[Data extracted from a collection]
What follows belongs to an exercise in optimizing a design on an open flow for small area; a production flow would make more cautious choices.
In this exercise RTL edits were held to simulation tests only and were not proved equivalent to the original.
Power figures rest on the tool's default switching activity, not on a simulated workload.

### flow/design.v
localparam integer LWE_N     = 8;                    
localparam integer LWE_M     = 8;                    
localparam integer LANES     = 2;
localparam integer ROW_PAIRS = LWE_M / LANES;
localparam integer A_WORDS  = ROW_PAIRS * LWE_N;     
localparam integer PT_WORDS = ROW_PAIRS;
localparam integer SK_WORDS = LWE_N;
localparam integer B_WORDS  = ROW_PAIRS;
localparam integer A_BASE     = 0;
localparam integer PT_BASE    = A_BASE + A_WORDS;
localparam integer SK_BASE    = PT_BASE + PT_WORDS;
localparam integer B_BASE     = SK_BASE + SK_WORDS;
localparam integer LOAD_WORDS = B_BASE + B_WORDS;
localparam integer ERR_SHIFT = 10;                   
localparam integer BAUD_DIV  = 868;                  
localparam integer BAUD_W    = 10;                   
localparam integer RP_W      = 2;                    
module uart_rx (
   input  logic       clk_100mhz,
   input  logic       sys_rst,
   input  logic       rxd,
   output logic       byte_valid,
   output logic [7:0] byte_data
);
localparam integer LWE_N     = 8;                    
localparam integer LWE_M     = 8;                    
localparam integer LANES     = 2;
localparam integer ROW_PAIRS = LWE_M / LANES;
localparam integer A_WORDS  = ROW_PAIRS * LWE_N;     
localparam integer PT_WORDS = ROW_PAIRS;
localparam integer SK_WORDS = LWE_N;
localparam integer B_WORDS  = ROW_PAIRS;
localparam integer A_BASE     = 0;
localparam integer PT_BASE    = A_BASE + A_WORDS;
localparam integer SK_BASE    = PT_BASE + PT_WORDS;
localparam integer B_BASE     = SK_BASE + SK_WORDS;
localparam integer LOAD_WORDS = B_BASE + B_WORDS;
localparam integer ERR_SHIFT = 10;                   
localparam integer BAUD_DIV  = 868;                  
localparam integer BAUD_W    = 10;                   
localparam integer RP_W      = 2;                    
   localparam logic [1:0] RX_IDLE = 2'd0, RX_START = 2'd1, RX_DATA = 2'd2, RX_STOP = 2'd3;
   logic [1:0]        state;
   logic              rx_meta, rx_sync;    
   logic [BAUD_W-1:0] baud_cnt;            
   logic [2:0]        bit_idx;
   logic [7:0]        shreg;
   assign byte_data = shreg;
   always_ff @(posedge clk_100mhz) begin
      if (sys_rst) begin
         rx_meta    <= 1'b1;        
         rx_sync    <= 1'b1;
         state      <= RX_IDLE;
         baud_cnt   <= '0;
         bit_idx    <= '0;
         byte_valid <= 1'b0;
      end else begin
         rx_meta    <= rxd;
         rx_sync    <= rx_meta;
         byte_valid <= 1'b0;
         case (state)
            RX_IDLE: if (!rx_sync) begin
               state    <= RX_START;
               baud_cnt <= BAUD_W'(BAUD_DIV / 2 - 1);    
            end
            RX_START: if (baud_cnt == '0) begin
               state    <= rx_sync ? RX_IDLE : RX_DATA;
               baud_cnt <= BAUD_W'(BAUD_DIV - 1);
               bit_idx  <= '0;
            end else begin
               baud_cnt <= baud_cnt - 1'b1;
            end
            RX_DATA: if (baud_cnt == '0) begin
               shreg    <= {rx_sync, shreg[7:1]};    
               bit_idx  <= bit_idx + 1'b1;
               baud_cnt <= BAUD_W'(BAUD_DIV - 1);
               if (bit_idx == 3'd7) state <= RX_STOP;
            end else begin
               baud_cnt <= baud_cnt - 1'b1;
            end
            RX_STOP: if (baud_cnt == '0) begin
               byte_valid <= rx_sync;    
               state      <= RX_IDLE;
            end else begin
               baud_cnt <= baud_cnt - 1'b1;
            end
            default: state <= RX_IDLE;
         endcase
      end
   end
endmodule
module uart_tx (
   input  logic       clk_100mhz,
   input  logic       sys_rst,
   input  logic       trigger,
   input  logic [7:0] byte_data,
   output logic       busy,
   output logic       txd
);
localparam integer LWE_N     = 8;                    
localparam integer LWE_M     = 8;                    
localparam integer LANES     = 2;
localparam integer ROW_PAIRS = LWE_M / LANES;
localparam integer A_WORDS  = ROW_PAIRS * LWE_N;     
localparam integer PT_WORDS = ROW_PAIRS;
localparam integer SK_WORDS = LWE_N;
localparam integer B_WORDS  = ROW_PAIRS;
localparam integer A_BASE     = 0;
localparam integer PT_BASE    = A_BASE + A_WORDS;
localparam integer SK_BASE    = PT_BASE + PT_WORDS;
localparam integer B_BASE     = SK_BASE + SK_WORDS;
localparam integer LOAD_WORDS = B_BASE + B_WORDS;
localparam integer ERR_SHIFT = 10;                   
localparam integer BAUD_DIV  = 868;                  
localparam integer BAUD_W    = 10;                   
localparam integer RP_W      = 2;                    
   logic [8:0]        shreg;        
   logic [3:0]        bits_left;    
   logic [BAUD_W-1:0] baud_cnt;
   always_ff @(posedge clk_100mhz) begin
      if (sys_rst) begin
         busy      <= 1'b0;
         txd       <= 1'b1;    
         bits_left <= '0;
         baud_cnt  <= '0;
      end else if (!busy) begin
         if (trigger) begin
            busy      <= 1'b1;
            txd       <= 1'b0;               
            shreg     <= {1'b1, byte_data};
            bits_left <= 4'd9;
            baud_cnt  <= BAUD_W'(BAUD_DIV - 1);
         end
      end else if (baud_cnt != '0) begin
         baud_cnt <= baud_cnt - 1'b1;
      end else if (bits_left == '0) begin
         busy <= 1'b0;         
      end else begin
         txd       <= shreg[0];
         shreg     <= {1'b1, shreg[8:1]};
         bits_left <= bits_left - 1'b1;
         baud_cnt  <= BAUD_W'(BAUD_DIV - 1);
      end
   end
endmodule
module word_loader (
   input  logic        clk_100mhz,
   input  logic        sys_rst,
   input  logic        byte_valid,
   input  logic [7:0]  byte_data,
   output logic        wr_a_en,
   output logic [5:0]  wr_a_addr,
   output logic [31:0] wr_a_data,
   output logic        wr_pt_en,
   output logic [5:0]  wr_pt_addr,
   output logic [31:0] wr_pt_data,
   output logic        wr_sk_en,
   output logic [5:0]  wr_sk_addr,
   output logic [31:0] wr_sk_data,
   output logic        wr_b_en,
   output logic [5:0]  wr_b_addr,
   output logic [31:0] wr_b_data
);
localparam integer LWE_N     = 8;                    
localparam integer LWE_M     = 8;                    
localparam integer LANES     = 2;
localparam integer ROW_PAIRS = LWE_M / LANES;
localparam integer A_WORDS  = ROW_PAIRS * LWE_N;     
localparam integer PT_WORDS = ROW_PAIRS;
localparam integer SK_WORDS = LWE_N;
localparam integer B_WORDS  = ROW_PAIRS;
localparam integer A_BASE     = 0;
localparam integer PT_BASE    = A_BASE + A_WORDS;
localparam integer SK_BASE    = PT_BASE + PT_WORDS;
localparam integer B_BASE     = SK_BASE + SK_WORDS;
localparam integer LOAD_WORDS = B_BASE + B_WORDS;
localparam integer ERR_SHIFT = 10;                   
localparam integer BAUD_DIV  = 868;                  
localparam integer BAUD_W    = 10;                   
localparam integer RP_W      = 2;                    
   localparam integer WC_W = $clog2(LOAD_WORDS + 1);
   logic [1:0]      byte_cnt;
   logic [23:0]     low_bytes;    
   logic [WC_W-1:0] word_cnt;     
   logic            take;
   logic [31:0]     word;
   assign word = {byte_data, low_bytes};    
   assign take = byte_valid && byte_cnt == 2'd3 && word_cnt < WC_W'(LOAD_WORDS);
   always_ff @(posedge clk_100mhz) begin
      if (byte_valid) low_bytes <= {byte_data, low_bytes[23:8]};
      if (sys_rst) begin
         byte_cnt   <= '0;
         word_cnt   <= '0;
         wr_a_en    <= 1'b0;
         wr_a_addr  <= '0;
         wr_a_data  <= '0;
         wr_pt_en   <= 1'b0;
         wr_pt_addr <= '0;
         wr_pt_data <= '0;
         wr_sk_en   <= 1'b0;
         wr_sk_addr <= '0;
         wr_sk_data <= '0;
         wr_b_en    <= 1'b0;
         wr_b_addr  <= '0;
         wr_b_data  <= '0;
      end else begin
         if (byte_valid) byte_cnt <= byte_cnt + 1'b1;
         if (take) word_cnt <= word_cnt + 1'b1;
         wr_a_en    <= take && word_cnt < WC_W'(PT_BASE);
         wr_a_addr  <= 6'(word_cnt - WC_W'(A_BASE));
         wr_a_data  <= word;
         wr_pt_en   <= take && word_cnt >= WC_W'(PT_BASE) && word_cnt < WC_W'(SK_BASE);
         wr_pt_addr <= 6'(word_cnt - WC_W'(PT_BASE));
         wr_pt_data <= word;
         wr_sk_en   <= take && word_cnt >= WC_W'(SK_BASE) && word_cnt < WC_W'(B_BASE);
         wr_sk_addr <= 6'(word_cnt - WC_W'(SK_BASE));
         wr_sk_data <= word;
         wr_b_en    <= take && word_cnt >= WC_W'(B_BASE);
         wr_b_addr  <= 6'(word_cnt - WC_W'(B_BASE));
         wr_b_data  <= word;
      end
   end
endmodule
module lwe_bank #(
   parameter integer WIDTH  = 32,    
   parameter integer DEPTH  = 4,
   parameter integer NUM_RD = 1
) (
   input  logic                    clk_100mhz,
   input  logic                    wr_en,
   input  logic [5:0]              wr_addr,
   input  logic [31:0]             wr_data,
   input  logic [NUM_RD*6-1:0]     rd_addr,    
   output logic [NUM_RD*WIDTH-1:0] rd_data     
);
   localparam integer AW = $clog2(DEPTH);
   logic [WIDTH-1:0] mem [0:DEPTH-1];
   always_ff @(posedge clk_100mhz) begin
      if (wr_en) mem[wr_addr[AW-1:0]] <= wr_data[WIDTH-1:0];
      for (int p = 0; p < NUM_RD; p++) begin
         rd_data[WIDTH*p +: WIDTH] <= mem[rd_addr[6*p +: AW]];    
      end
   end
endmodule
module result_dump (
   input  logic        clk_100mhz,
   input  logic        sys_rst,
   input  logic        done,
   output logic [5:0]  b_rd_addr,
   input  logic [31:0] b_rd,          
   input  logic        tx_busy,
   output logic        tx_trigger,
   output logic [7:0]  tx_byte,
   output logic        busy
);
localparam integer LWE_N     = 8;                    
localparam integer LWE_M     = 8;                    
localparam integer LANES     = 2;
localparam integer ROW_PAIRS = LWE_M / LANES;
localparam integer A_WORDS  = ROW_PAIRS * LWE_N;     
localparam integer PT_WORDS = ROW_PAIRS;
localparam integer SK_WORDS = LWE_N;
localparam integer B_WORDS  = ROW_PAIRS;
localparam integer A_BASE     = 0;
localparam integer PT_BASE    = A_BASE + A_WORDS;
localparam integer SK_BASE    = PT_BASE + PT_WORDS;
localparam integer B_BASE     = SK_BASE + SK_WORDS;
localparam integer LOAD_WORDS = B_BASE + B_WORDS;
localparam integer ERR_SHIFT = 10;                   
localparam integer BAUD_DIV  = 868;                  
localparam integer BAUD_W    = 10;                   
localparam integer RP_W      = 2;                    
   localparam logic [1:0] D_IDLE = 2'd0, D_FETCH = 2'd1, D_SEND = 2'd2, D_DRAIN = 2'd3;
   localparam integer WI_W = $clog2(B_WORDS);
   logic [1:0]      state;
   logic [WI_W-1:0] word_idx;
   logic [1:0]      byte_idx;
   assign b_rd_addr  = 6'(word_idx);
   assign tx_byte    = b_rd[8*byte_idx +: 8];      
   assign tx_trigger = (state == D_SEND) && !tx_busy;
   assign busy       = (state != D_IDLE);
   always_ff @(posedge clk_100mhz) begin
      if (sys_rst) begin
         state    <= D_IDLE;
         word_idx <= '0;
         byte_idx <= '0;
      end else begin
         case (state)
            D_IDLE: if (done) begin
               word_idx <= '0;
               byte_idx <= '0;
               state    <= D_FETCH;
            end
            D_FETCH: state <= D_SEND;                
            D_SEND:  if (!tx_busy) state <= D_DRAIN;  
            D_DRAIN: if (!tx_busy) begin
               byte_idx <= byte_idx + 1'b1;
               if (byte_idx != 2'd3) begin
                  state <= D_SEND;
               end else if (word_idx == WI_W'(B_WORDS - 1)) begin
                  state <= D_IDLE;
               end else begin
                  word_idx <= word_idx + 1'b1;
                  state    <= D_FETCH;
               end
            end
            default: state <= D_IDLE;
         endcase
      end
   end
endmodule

Task statement » Among the entries, count the lines that hold "parameter". Reply with the count only.

Answer to this exercise » 3